In order to significantly improve the AUR, as well as overcome the shortcomings of the above methods, a multi-exposure imaging approach was proposed in the authors’ previous research [40,41]. N times of short exposure can be adaptively inserted into one normal exposure period according to the angular velocity of the carrier, so that the star spots at N moments can be recorded in a single star image. When the star tracking and attitude calculation are carried out according to N moments, respectively, the attitude information corresponding to N moments can be obtained, which is equivalent to increasing the AUR by N times. However, due to multiple exposures, serious noises and false objects are also introduced in the star image, which is not conducive to practical applications. For this reason, this paper proposes a star centroid extraction method based on Kalman Filter. It has a significant effect on removing false objects and improving the centroid accuracy, thus benefiting the practical application of the multi-exposure imaging star sensor (MEISS).
The remainder of this paper is organized as follows. Section 2 details the principle of the high-accuracy star centroid extraction method, including the star point prediction windows, centroiding, and Kalman Filter. Both simulations and experiments in Section 3 are conducted to demonstrate the feasibility and effectiveness of the proposed method. Section 4 describes the discussion of the simulated and experimental results. Finally, conclusions are drawn in Section 5.
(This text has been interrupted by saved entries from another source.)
[src/rtl/spi_pkg.sv]
// Shared constants and state encoding for the SPI master receive path.
package spi_pkg;

  localparam int SPI_DATA_WIDTH = 8;
  localparam int SPI_BYTE_CNT_W = 3;

  localparam bit BIT_ORDER_MSB_FIRST = 1'b1;
  localparam bit BIT_ORDER_LSB_FIRST = 1'b0;

  typedef enum logic [1:0] {
    RX_IDLE  = 2'd0,
    RX_SHIFT = 2'd1,
    RX_DONE  = 2'd2
  } rx_state_e;

endpackage

[src/rtl/spi_rx_hold_buf.sv]
// One-entry valid/ready holding register for received words, with sticky overrun flag.
module spi_rx_hold_buf
  import spi_pkg::*;
#(
  parameter int W = SPI_DATA_WIDTH
) (
  input  logic         i_clk,
  input  logic         i_rst,
  input  logic         load,
  input  logic [W-1:0] load_data,
  input  logic         clr_overrun,
  input  logic         ready,
  output logic [W-1:0] data,
  output logic         vd,
  output logic         overrun
);

  // Handshake: a word transfers on any cycle with vd=1 and ready=1; vd and
  // data are held unchanged until then. A load in the same cycle as a
  // transfer replaces the word; a load while the slot is full and not being
  // drained is dropped and flags overrun.
  always_ff @(posedge i_clk) begin
    if (i_rst) begin
      data    <= '0;
      vd      <= 1'b0;
      overrun <= 1'b0;
    end else begin
      if (load) begin
        if (!vd || ready) begin
          data <= load_data;
          vd   <= 1'b1;
        end else begin
          overrun <= 1'b1;
        end
      end else if (vd && ready) begin
        vd <= 1'b0;
      end
      if (clr_overrun) begin
        overrun <= 1'b0;
      end
    end
  end

endmodule

[src/rtl/spi_rx_shift_reg.sv]
// SPI master receive shifter: samples MISO on sample-edge strobes, assembles
// words, counts a multi-word frame and hands words to a holding register.
module spi_rx_shift_reg
  import spi_pkg::*;
#(
  parameter int DATA_WIDTH = SPI_DATA_WIDTH,
  parameter int BYTE_CNT_W = SPI_BYTE_CNT_W,
  parameter bit MSB_FIRST  = BIT_ORDER_MSB_FIRST
) (
  input  logic                  i_clk,
  input  logic                  i_rst,
  input  logic                  i_rx_start,
  input  logic [BYTE_CNT_W-1:0] i_num_bytes,
  input  logic                  i_sample_edge,
  input  logic                  i_miso,
  input  logic                  i_rx_ready,
  output logic [DATA_WIDTH-1:0] o_rx_parallel,
  output logic                  o_rx_vd,
  output logic                  o_rx_busy,
  output logic                  o_rx_done,
  output logic                  o_overrun,
  output logic [2:0]            o_bit_count,
  output logic [BYTE_CNT_W-1:0] o_byte_count
);

  localparam int BIT_CNT_W = (DATA_WIDTH > 1) ? $clog2(DATA_WIDTH) : 1;
  localparam logic [BIT_CNT_W-1:0] LAST_BIT = BIT_CNT_W'(DATA_WIDTH - 1);

  rx_state_e               state_q, state_d;
  logic [DATA_WIDTH-1:0]   sr_q, sr_next;
  logic [BIT_CNT_W-1:0]    bit_cnt_q;
  logic [BYTE_CNT_W-1:0]   byte_cnt_q;
  logic [BYTE_CNT_W-1:0]   len_q;
  logic                    start_take;
  logic                    shift_en;
  logic                    word_done;
  logic                    last_word;

  assign start_take = (state_q == RX_IDLE) && i_rx_start;
  assign shift_en   = (state_q == RX_SHIFT) && i_sample_edge;
  assign word_done  = shift_en && (bit_cnt_q == LAST_BIT);
  assign last_word  = (byte_cnt_q == len_q);

  // sr_next already contains the bit being sampled, so it is the completed word.
  always_comb begin
    if (MSB_FIRST == BIT_ORDER_LSB_FIRST) begin
      sr_next = {i_miso, sr_q[DATA_WIDTH-1:1]};
    end else begin
      sr_next = {sr_q[DATA_WIDTH-2:0], i_miso};
    end
  end

  always_ff @(posedge i_clk) begin
    if (i_rst) begin
      state_q <= RX_IDLE;
    end else begin
      state_q <= state_d;
    end
  end

  always_comb begin
    state_d   = state_q;
    o_rx_busy = 1'b0;
    o_rx_done = 1'b0;
    case (state_q)
      RX_IDLE: begin
        if (i_rx_start) begin
          state_d = RX_SHIFT;
        end
      end
      RX_SHIFT: begin
        o_rx_busy = 1'b1;
        if (word_done && last_word) begin
          state_d = RX_DONE;
        end
      end
      RX_DONE: begin
        o_rx_done = 1'b1;
        state_d   = RX_IDLE;
      end
      default: begin
        state_d = RX_IDLE;
      end
    endcase
  end

  // Counters hold their final values after DONE until the next start clears them.
  always_ff @(posedge i_clk) begin
    if (i_rst) begin
      sr_q       <= '0;
      bit_cnt_q  <= '0;
      byte_cnt_q <= '0;
      len_q      <= '0;
    end else if (start_take) begin
      len_q      <= i_num_bytes;
      bit_cnt_q  <= '0;
      byte_cnt_q <= '0;
    end else if (shift_en) begin
      sr_q <= sr_next;
      if (bit_cnt_q == LAST_BIT) begin
        bit_cnt_q <= '0;
        if (!last_word) begin
          byte_cnt_q <= byte_cnt_q + 1'b1;
        end
      end else begin
        bit_cnt_q <= bit_cnt_q + 1'b1;
      end
    end
  end

  assign o_bit_count  = 3'(bit_cnt_q);
  assign o_byte_count = byte_cnt_q;

  spi_rx_hold_buf #(
    .W (DATA_WIDTH)
  ) u_hold (
    .i_clk       (i_clk),
    .i_rst       (i_rst),
    .load        (word_done),
    .load_data   (sr_next),
    .clr_overrun (start_take),
    .ready       (i_rx_ready),
    .data        (o_rx_parallel),
    .vd          (o_rx_vd),
    .overrun     (o_overrun)
  );

endmodule

[config.mk]
export PLATFORM = sky130hd
export DESIGN_NAME = spi_rx_shift_reg
export DESIGN_NICKNAME = d
export VERILOG_FILES = /design/src/rtl/spi_pkg.sv /design/src/rtl/spi_rx_hold_buf.sv /design/src/rtl/spi_rx_shift_reg.sv
export SDC_FILE = /design/constraint.sdc
export NUM_CORES = 1
export LEC_CHECK = 0
export ABC_AREA = 1
export CORE_ASPECT_RATIO = 0.9
export CORE_MARGIN = 5
export CORE_UTILIZATION = 51
export CTS_BUF_LIST = sky130_fd_sc_hd__clkbuf_4 sky130_fd_sc_hd__clkbuf_8 sky130_fd_sc_hd__clkbuf_16
export CTS_CLUSTER_SIZE = 24
export DETAILED_ROUTE_END_ITERATION = 8
export GPL_TIMING_DRIVEN = 0
export PLACE_DENSITY_LB_ADDON = 0.1
export SETUP_SLACK_MARGIN = 0.1
export SLEW_MARGIN = 30
export SYNTH_ARGS = -nofsm -noshare
export SYNTH_HDL_FRONTEND = slang
export SYNTH_SLANG_ARGS = --single-unit
[constraint.sdc]
create_clock -name i_clk -period 2.3 [get_ports i_clk]
set_input_delay 0.345 -clock i_clk [delete_from_list [all_inputs] [get_ports i_clk]]
set_output_delay 0.345 -clock i_clk [all_outputs]
set_load 0.01 [all_outputs]
# Word level (Yosys, flattened, before mapping)
# Cells that the tools add are included.
# totals
register_bits	28
latch_bits	0
ram_bits	0
mem_bits_ro	0
output_inout_bits	18
word_cells	45
mem_count	0
# op_classes
addsub	2
mul	0
n_div	0
order_cmp	0
n_eq_ne	7
n_shift	0
muxes	9
bitwise_logic	3
reduce_logical	16
# ops
operator	count
2-bit AND reduction	5
3-bit by 1-bit adder with 3-bit output, second input constant	2
1-bit logical AND	5
1-bit two-way mux	5
2-bit two-way mux	2
2-bit by 1-bit != test with 1-bit output, second input constant	2
2-bit case mux with 2 select lines	1
3-bit equality test	1
3-bit equality test, second input constant	1
3-bit two-way mux	1
1-bit NOT	3
3-bit AND reduction	1
2-bit by 1-bit equality test with 1-bit output, second input constant	1
2-bit equality test, second input constant	1
2-bit logical NOT	1
2-bit != test, second input constant	1
2-bit nonzero test	1
2-bit OR reduction	1
1-bit logical NOT	1
1-bit logical OR	1

# Depth between registers and ports, before layout
# Gate-level depths: netlist of run 1.
# logic_depth
ltp_word	6
depth_mapped	8

# Cells and area by module
# From an unflattened synthesis of run 1, not the netlist that was laid out.
# unflattened
hier_cells	165
area_unflattened_um2	1247.4
# by_module_without_submodules
module	n_inst	cells_each	area_each_um2
spi_rx_shift_reg	1	103	790.8
spi_rx_hold_buf	1	62	456.7

# Worst setup path after synthesis of run 1
# OpenSTA, ideal clock, no wires.
# synth_timing
path_kind	register to register
startpoint	register bit_cnt_q[0], in the netlist o_bit_count[0]
endpoint	register u_hold.data[1]
setup_ps	116
arrival_time_ps	1243
required_time_ps	2184
slack_ps	941
path_stages_with_launch	9
n_path_buf	0
cell_sequence	dfxtp_1 -> ha_1 -> ha_1 -> inv_1 -> nor2_8 -> nand2_4 -> clkinv_4 -> nor2_1 -> nor2_1
# synth_via
elab_chain_len	3
# synth_lines
element	line	rtl
start, declared	spi_rx_shift_reg.sv:31	logic [BIT_CNT_W-1:0] bit_cnt_q;
start signal, assigned	spi_rx_shift_reg.sv:106	bit_cnt_q <= bit_cnt_q + 1'b1;
3-bit equality test	spi_rx_shift_reg.sv:41	assign word_done = shift_en && (bit_cnt_q == LAST_BIT);
1-bit logical AND	spi_rx_shift_reg.sv:41	
2-bit AND reduction (no source line)	-	
end signal, assigned	spi_rx_hold_buf.sv:30	data <= load_data;
end, declared	spi_rx_hold_buf.sv:13	output logic [W-1:0] data,
# No other way between the ends.
# A chain may end at the register's enable or synchronous reset.

# Worst setup path after layout of run 1
# layout_timing
startpoint	register state_q[0]
endpoint	output port o_rx_busy
# layout_via
elab_chain_len	2
# layout_lines
element	line	rtl
start, declared	spi_rx_shift_reg.sv:29	rx_state_e state_q, state_d;
start signal, assigned	spi_rx_shift_reg.sv:57	state_q <= state_d;
2-bit by 1-bit equality test with 1-bit output	spi_rx_shift_reg.sv:65	case (state_q)
1-bit two-way mux	spi_rx_shift_reg.sv:65	
end, declared	spi_rx_shift_reg.sv:19	output logic o_rx_busy,
# No other way between the ends.

==> flow_summary_export.csv, run 1 <==
group,metric,value,unit
setup_path,crit_path_max_incr_delay,0.54,ns
setup_path,crit_arrival,1.46,ns
timing,fin_tns_setup,0,ns
yosys,yosys-top-cells-count,"nand2_1 (31), dfxtp_1 (28), nor2_1 (22)",
layout,utilization,67.41,%
grt,grt_use_total,15.42,%
power_and_ir_drop,p_sw_share,23.49,%
power_and_ir_drop,p_clk_share,29.3,%
setup_path,startpoint_type,"flop",
power_and_ir_drop,p_int,622.4,µW
setup_path,path_cells,"nand2_1, inv_1, clkdlybuf4s50_1",
timing,worst_pin_slew,0.2357,ns
floorplan,num_rows,16,
yosys,synth_area_leaders,"dfxtp_1 (50%), nand2_1 (10%), a21oi_1 (7.6%)",
layout,stdcell_count,199,
yosys,yosysSeqAreaShare,49.89,%
grt,grt_max_degree,16,
timing,finalSetupViolCount,0,
placement,post-place-ws,0.6793,ns
timing,finalClockSkew,0.004530,ns
timing,finalHoldViolCount,0,
clock_tree,cts_sinks,28,
drt,drt-wirelength-per-cell,11.56,µm
layout,fill_cells,188,
yosys,ys.flop_type,"dfxtp_1",
clock_tree,cts_setup_buffers,0,
placement,place.gp.congestion,0.7124,
clock_tree,htreeDepth,1,
placement,dp.cells,195,
power_and_ir_drop,power_density,563.4,nW/µm²
floorplan,pin_count,27,
layout,drive_gt1_share,7.558,%
power_and_ir_drop,leakage,0.5658,nW
clock_tree,clk_latency,0.33,ns
drt,first_pass_iters,4,
yosys,yosysTopAreaCell,"dfxtp_1",
setup_path,slowest_stage,"clkdlybuf4s50_1",
clock_tree,numCtsBuffers,3,
setup_path,cp.required,1.96,ns
drt,drc,0,
floorplan,die_height,54.53,µm
power_and_ir_drop,power_frac_comb,9.1,%
timing,fin_crit_sh,78.43,%
clock_tree,clockBufferDepth,2,
grt,grt_first_pass_wirelength,3815,µm
placement,dpl.hpwl,1756,µm
run_status,status,"completed",
drt,avgViaCountPerCell,4.899,
power_and_ir_drop,ir_drop,0.0005551,V
yosys,syn_nets,155,
yosys,syn_inst,143,
clock_tree,holdBufCountCts,0,
floorplan,dieArea,3243,µm²
timing,relSlewSlack,84.19,%
timing,worst_slack,0.4960,ns
floorplan,initial_core_util,52.45,%
drt,routed_wl,2300,µm
yosys,asyncSetResetFlopFracSynth,0,%
clock_tree,cts_tree,"yes",
drt,num_vias,975,
drt,ant_nets,0,
floorplan,core_area,2142,µm²
clock_tree,cts_root_buffer,"clkbuf_4",
layout,nets,185,
clock_tree,cts_resized,0,
layout,area_growth,28.51,%
layout,diodes,0,
hold_path,hold_class,"in -> reg",
grt,antenna_found_initial,0,
placement,portBuffers,25,
setup_path,crit_type,"reg -> out",
power_and_ir_drop,power,813.5,µW
power_and_ir_drop,p_sw,191.1,µW
grt,globalRouteOverflowTotal,0,
timing,rsz0062_at_grt,"no",
setup_path,crit_fanout,4,
timing,finalWorstPathRequiredPeriod,1.804,ns
yosys,syn_avg_cell_area,7.857,µm²
timing,maxSlewViolCount,0,
grt,grt_pass1_vias,896,
power_and_ir_drop,pwr-share-seq,61.6,%
yosys,synth_edf_count,0,
setup_path,endpoint_kind,"output pin",
yosys,syn_area,1124,µm²
timing,max_freq,0.5543,GHz
yosys,yosysWarnings,0,
clock_tree,clk_pin_slew,0.15,ns
floorplan,die_w,59.48,µm
yosys,synth_top_area_share,49.89,%
flow_run,drv_cap,0,
yosys,yosysMostFrequentCell,"nand2_1",
yosys,ys_ff_latch,28,
yosys,ys_types,20,
drt,drtIter0Drc,21,
==> cell usage in the layout (no fill, tap or decap), drive strengths merged <==
cell,n
clkbuf,4
a21oi,17
buf,3
xnor2,1
clkdlybuf4s50,25
nor2,23
xor2,1
dfxtp,28
nand2,32
inv,11
nand4,1
clkinv,2
ha,3
nor3,1
nand3,9
o21ai,11
==> per-stage QoR <==
stage / instance area (µm²) / hold WS [ns]
4_1_cts: 1444 / 0.2857
3_5_place_dp: 1408 / 0.4649
2_1_floorplan: 1124 / 0.4433
6_report: 1444 / 0.2921
5_1_grt: 1444 / 0.2997
3_3_place_gp: 1408 / 0.4517
==> cell type report <==
cell class                 instances  area, µm²  area share [%]
sequential                        28      560.5           38.82
multi-input combinational         99      494.2           34.23
timing repair buffer              25      250.2           17.33
clock buffer                       4      36.28           2.513
tap                               27      33.78           2.340
inverter                          13      53.80           3.726
buffer                             3      15.01           1.040
==> critical path, delay by kind of cell, from the launching register on <==
| family | cells | cell delay (ns) |
|---|---|---|
| flip-flops | 1 | 0.44 |
| buffers and inverters | 2 | 0.62 |
| AND/OR/NAND/NOR | 1 | 0.07 |
==> cell families after synthesis <==
kind of cell             share of synthesized area, %
AND/OR/NAND/NOR                                 26.61
AO/OA/AOI/OAI                                   12.47
flip-flops                                      49.89
buffers and inverters                           6.124
adder cells (fa/ha/maj)                         3.341
XOR/XNOR                                        1.559
==> power by group through the flow <==
stage | sequential [mW] | combinational (mW) | clock (mW)
after global routing | 0.503 | 0.0833 | 0.264
after floorplan | 0.511 | 0.0444 | 0
after CTS | 0.501 | 0.0743 | 0.249
final | 0.501 | 0.0741 | 0.238
after global placement | 0.511 | 0.0729 | 0
after detailed placement | 0.512 | 0.0733 | 0
==> routing by layer <==
layer / vias up / track usage (%) / wire length (µm)
met1: 437 / 20.11 / 1078
met2: 18 / 25.82 / 1106
met5: - / 0 / 0
met4: 0 / 2.264 / 0
li1: 520 / - / -
met3: 0 / 4.481 / 115
==> worst paths after layout <==
kind                       start        endpoint  slack, ns  cells past startpoint
setup reg to reg  o_bit_count[0]  u_hold.data[3]       0.83                      7
hold / removal             i_rst         sr_q[4]       0.29                      2
hold reg to reg         len_q[0]        len_q[0]       0.48                      2
setup / recovery      state_q[0]       o_rx_busy       0.50                      3
==> state kept, by name, indices dropped and copies added (netlist names) <==
signal          cells
sr_q                7
u_hold.vd           1
o_bit_count         3
len_q               3
o_byte_count        3
state_q             2
u_hold.overrun      1
u_hold.data         8
(Power assumes the default switching activity.)
==> run 2, diff against run 1 <==
--- a/config.mk
+++ b/config.mk
@@ -8,7 +8,7 @@
 export ABC_AREA = 1
 export CORE_ASPECT_RATIO = 0.9
 export CORE_MARGIN = 5
-export CORE_UTILIZATION = 51
+export CORE_UTILIZATION = 43
 export CTS_BUF_LIST = sky130_fd_sc_hd__clkbuf_4 sky130_fd_sc_hd__clkbuf_8 sky130_fd_sc_hd__clkbuf_16
 export CTS_CLUSTER_SIZE = 24
 export DETAILED_ROUTE_END_ITERATION = 8
==> constraint.sdc (replaced) <==
create_clock -name i_clk -period 1.61 [get_ports i_clk]
set_input_delay 0.2415 -clock i_clk [delete_from_list [all_inputs] [get_ports i_clk]]
set_output_delay 0.2415 -clock i_clk [all_outputs]
set_load 0.01 [all_outputs]
==> flow_summary_export.csv, run 2 (synthesis results as in run 1) <==
group,metric,value,unit
drt,routed_wl,2209,µm
setup_path,slowest_stage,"clkdlybuf4s50_1",
floorplan,initial_core_util,45.15,%
power_and_ir_drop,leakage,0.7366,nW
layout,final_cell_mix,"nand2_1 (31), nor2_1 (22), dfxtp_1 (21)",
clock_tree,cts_tree,"yes",
power_and_ir_drop,power_density,779.1,nW/µm²
grt,grt_pass1_vias,924,
power_and_ir_drop,ir_drop,0.0009115,V
drt,ant_nets,0,
timing,fin_crit_sh,90.61,%
layout,diodes,0,
drt,drtIter0Drc,40,
clock_tree,htreeDepth,1,
setup_path,cpLargestDelayFamily,"buffers and inverters",
timing,fin_tns_setup,0,ns
layout,reg.largest.list,"u_hold.data (8), sr_q (7)",
power_and_ir_drop,power,1.151,mW
floorplan,core_area,2489,µm²
setup_path,crit_fanout,2,
timing,worst_pin_slew,0.2394,ns
floorplan,die_w,63.88,µm
floorplan,die_height,58.50,µm
layout,nets,186,
timing,rsz0062_at_grt,"no",
clock_tree,numCtsBuffers,3,
grt,antenna_found_initial,0,
drt,drt-wirelength-per-cell,10.99,µm
setup_path,startpoint_type,"flop",
timing,finalHoldViolCount,0,
grt,grt_max_degree,16,
grt,grt_first_pass_wirelength,3912,µm
run_status,status,"completed",
setup_path,critPathBufInv,1,
flow_run,drv_cap,0,
clock_tree,clk_latency,0.32,ns
clock_tree,holdBufCountCts,0,
setup_path,endpoint_kind,"output pin",
setup_path,crit_type,"reg -> out",
clock_tree,cts_root_buffer,"clkbuf_4",
timing,max_freq,0.6855,GHz
timing,finalWorstPathRequiredPeriod,1.459,ns
timing,relSlewSlack,83.94,%
clock_tree,clk_pin_slew,0.14,ns
layout,final_common_cell,"nand2_1",
clock_tree,cts_sinks,28,
layout,drive_gt1_share,12.72,%
drt,avgViaCountPerCell,5.040,
placement,place.gp.congestion,0.7654,
placement,dpl.hpwl,1749,µm
timing,finalSetupViolCount,0,
timing,maxSlewViolCount,0,
clock_tree,clockBufferDepth,2,
setup_path,crit_arrival,1.22,ns
grt,globalRouteOverflowTotal,0,
grt,grt_use_total,12.64,%
drt,drc,0,
layout,largest_register,"u_hold.data",
floorplan,num_rows,17,
setup_path,cp.required,1.37,ns
drt,num_vias,1013,
layout,area_growth,31.51,%
floorplan,pin_count,27,
floorplan,dieArea,3737,µm²
placement,portBuffers,25,
drt,first_pass_iters,4,
hold_path,hold_class,"in -> reg",
timing,finalClockSkew,0.003823,ns
setup_path,crit_path_max_incr_delay,0.54,ns
setup_path,path_cells,"clkdlybuf4s50_1",
layout,fill_cells,232,
layout,largest_reg_flops,8,
-- run 2: repair_timing --
item / 4_1_cts / 5_1_grt
resized for setup: 10 / 11
endpoints found under the setup margin: 8 / 16
setup buffers: 1 / 0
-- run 2: final cells by class --
| class | count | area [µm²] | share of cell area, % |
|---|---|---|---|
| Clock buffer | 4 | 36.28 | 2.456 |
| Inverter | 13 | 53.80 | 3.641 |
| Timing Repair Buffer | 26 | 274.0 | 18.54 |
| Multi-Input combinational cell | 99 | 494.2 | 33.45 |
| Sequential cell | 28 | 569.3 | 38.53 |
| Tap cell | 28 | 35.03 | 2.371 |
| Buffer | 3 | 15.01 | 1.016 |
-- run 2: metrics by stage --
| stage | instance area (µm²) | worst slack (ns) | cells | hold WS, ns | util [%] |
|---|---|---|---|---|---|
| 2_1_floorplan | 1124 | 0.2512 | 143 | 0.3861 | - |
| 3_3_place_gp | 1409 | 0.07938 | 196 | 0.4533 | 56.61 |
| 3_5_place_dp | 1409 | 0.06263 | 196 | 0.4682 | 56.61 |
| 4_1_cts | 1458 | 0.1030 | 201 | 0.1913 | 58.57 |
| 5_1_grt | 1478 | 0.1001 | 201 | 0.2037 | 59.38 |
| 6_report | 1478 | 0.1512 | 201 | 0.2022 | 59.38 |
-- run 2: layer usage --
layer	global-route usage, %	part of all wire, %
met1	15.32	43
met4	1.780	0.36
met5	0	0
met2	22.24	50
met3	4.198	6.7
-- run 2: power by group --
| part | switching, mW | internal, mW | total, mW |
|---|---|---|---|
| Clock | 0.194 | 0.138 | 0.332 |
| Sequential | 0.00987 | 0.706 | 0.716 |
| Combinational | 0.0600 | 0.0430 | 0.103 |
-- run 2: path summary, 6_finish.rpt --
path                                     start        endpoint  slack, ns  depth (start not counted)
worst min register to register        len_q[1]        len_q[1]       0.48                          2
worst max-delay path            u_hold.overrun       o_overrun       0.15                          1
worst min-delay path                     i_rst         sr_q[6]       0.20                          2
worst max register to register  o_bit_count[0]  u_hold.data[5]       0.22                          7
==> run 3, diff against run 2 <==
--- a/config.mk
+++ b/config.mk
@@ -6,6 +6,7 @@
 export NUM_CORES = 1
 export LEC_CHECK = 0
 export ABC_AREA = 1
+export CAP_MARGIN = 10
 export CORE_ASPECT_RATIO = 0.9
 export CORE_MARGIN = 5
 export CORE_UTILIZATION = 43
==> results of run 3 <==
Same layout as run 2: the final DEF is identical, and so are final timing and power.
2. Principle of High Accuracy Star Centroid Extraction Method

As described in the authors’ previous research [40], the multi-exposure imaging approach can be adopted to improve the star sensor’s AUR by N times. Nevertheless, due to the multiple exposures of an image detector, more severe imaging noises, as well as more fake star points, will be inevitably introduced into the whole star image. This is unfavorable for the accurate centroid extraction of true star points, thus affecting the MEISS’s accuracy. To ensure the MEISS’s effective application, this study proposes a high-accuracy star centroid extraction method based on Kalman Filter, which is illustrated in Figure 1.
As shown in Figure 1, the proposed star centroid extraction method can be divided into three parts, i.e., star point prediction windows, centroiding, and Kalman Filter. Firstly, the star point prediction windows are generated by combining the fine centroids of the star spots in the former star image, as well as the complete motion parameters X(t) (including the angular velocity ω(t) and angular acceleration α(t)) [41]. The current star image will be processed by the star point prediction windows and then only the star points within the prediction windows can be transmitted to the next step. Secondly, the classic centroid method is used to calculate the centroids of the above star points. These centroids inevitably include many image noises and thus are just coarse centroids. Lastly, the coarse centroids are, respectively, processed by each Kalman Filter to filter the image noises and thus fine centroids are obtained. By using the fine centroids, both the attitude matrix and complete motion parameters can be estimated as the final output information. Meanwhile, the current fine centroids and complete motion parameters can be utilized to generate the next star point prediction windows. Therefore, the high-accuracy star centroid extraction can be constantly realized in such circulation.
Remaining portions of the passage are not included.